Viazov S, Riffelmann M, Khoudyakov Y, Fields H, Varenholz C, Roggendorf M
Ivanovsky Institute of Virology, Moscow, Russia.
J Gen Virol. 1997 Mar;78 ( Pt 3):577-81. doi: 10.1099/0022-1317-78-3-577.
Comparative sequence analysis of a 354 nt fragment of the NS5 region of hepatitis G virus (HGV) isolates was performed to assess two levels of HGV genomic variability: (1) heterogeneity of HGV within an infected individual, and (2) heterogeneity of different HGV isolates. Comparison of nucleotide sequences of DNA clones from two virus isolates demonstrated that in each infected individual HGV is represented by a population of virions with closely related but heterogeneous genomes (quasi-species). Phylogenetic analysis of nucleotide sequences of 42 isolates collected from 14 countries revealed less significant genome variability of HGV as compared to hepatitis C virus. Sequences of all HGV isolates fell into one group of distribution of evolutionary distances. On a phylogenetic tree all HGV sequences segregated into numerous branches. All sequences of isolates from Africa, South and South-East Asia, however, were clustered together and were separated from those of other isolates collected in Europe, North America and Central Asia.

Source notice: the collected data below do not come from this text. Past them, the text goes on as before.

Background: an optimization exercise with open tools, aiming at small area, a short achievable clock period and few clock cycles per item. Do not read the settings as production practice. Function was checked by simulation only, so behaviour that the tests miss may differ from the original. No activity file was given, so power comes from the tool's default toggle rates.

==> design/flow/design.v <==
`timescale 1ns / 1ps
package kris_pkg;
  localparam int TIME_W = 16;
  localparam int CNT_W  = 8;
  localparam int CFG_W  = 4;
  typedef struct packed {
    logic [TIME_W-1:0] start_time;
    logic [TIME_W-1:0] end_time;
    logic              last_item;
  } in_item_t;
  typedef struct packed {
    logic [CNT_W-1:0] accepted_count;
    logic             overflow;
  } out_item_t;
  typedef struct packed {
    logic [TIME_W-1:0] start_time;
    logic [TIME_W-1:0] end_time;
  } span_t;
  function automatic logic gt16(input logic [15:0] a, input logic [15:0] b);
    logic [15:0] g0, e0;
    logic [7:0]  g1, e1;
    logic [3:0]  g2, e2;
    logic [1:0]  g3, e3;
    g0 = a & ~b;
    e0 = ~(a ^ b);
    for (int k = 0; k < 8; k++) begin
      g1[k] = g0[2*k+1] | (e0[2*k+1] & g0[2*k]);
      e1[k] = e0[2*k+1] & e0[2*k];
    end
    for (int k = 0; k < 4; k++) begin
      g2[k] = g1[2*k+1] | (e1[2*k+1] & g1[2*k]);
      e2[k] = e1[2*k+1] & e1[2*k];
    end
    for (int k = 0; k < 2; k++) begin
      g3[k] = g2[2*k+1] | (e2[2*k+1] & g2[2*k]);
      e3[k] = e2[2*k+1] & e2[2*k];
    end
    gt16 = g3[1] | (e3[1] & g3[0]);
  endfunction
  function automatic logic gt8(input logic [7:0] a, input logic [7:0] b);
    logic [7:0] g0, e0;
    logic [3:0] g1, e1;
    logic [1:0] g2, e2;
    g0 = a & ~b;
    e0 = ~(a ^ b);
    for (int k = 0; k < 4; k++) begin
      g1[k] = g0[2*k+1] | (e0[2*k+1] & g0[2*k]);
      e1[k] = e0[2*k+1] & e0[2*k];
    end
    for (int k = 0; k < 2; k++) begin
      g2[k] = g1[2*k+1] | (e1[2*k+1] & g1[2*k]);
      e2[k] = e1[2*k+1] & e1[2*k];
    end
    gt8 = g2[1] | (e2[1] & g2[0]);
  endfunction
endpackage
`timescale 1ns / 1ps
module kris_sort_cell (
  input  logic            clk,
  input  logic            ins,         
  input  logic            drn,         
  input  logic            open_cell,   
  input  logic            empty_cell,  
  input  logic            set_last,    
  input  kris_pkg::span_t item,
  input  logic            prev_gt,
  input  logic            next_gt,
  input  kris_pkg::span_t prev_span,
  input  logic            prev_last,
  input  kris_pkg::span_t next_span,
  input  logic            next_last,
  output kris_pkg::span_t span_q,
  output logic            last_q,
  output logic            gt
);
  kris_pkg::span_t span_r;
  logic            last_r;
  logic            en;
  kris_pkg::span_t span_d;
  logic            last_d;
  assign gt = open_cell && (empty_cell || kris_pkg::gt16(span_r.end_time, item.end_time));
  assign en = drn ^ (ins && gt);
  always_comb begin
    if (ins && (drn ? next_gt : !prev_gt)) begin
      span_d = item;
      last_d = 1'b0;
    end else if (ins && !drn) begin
      span_d = prev_span;
      last_d = prev_last;
    end else begin
      span_d = next_span;
      last_d = next_last;
    end
  end
  always_ff @(posedge clk) begin
    if (en) span_r <= span_d;
    if (set_last) last_r <= 1'b1;
    else if (en) last_r <= last_d;
  end
  assign span_q = span_r;
  assign last_q = last_r;
endmodule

对庚型肝炎病毒(HGV)分离株NS5区域的354个核苷酸片段进行了比较序列分析,以评估HGV基因组变异的两个层面:(1)感染个体内HGV的异质性,以及(2)不同HGV分离株的异质性。对来自两种病毒分离株的DNA克隆的核苷酸序列进行比较表明,在每个感染个体中,HGV由一群具有密切相关但异质基因组的病毒粒子(准种)代表。对从14个国家收集的42个分离株的核苷酸序列进行系统发育分析表明,与丙型肝炎病毒相比,HGV的基因组变异不太显著。所有HGV分离株的序列都属于进化距离分布的一组。在系统发育树上,所有HGV序列都分成许多分支。然而,来自非洲、南亚和东南亚的分离株的所有序列都聚集在一起,并与在欧洲、北美和中亚收集的其他分离株的序列分开。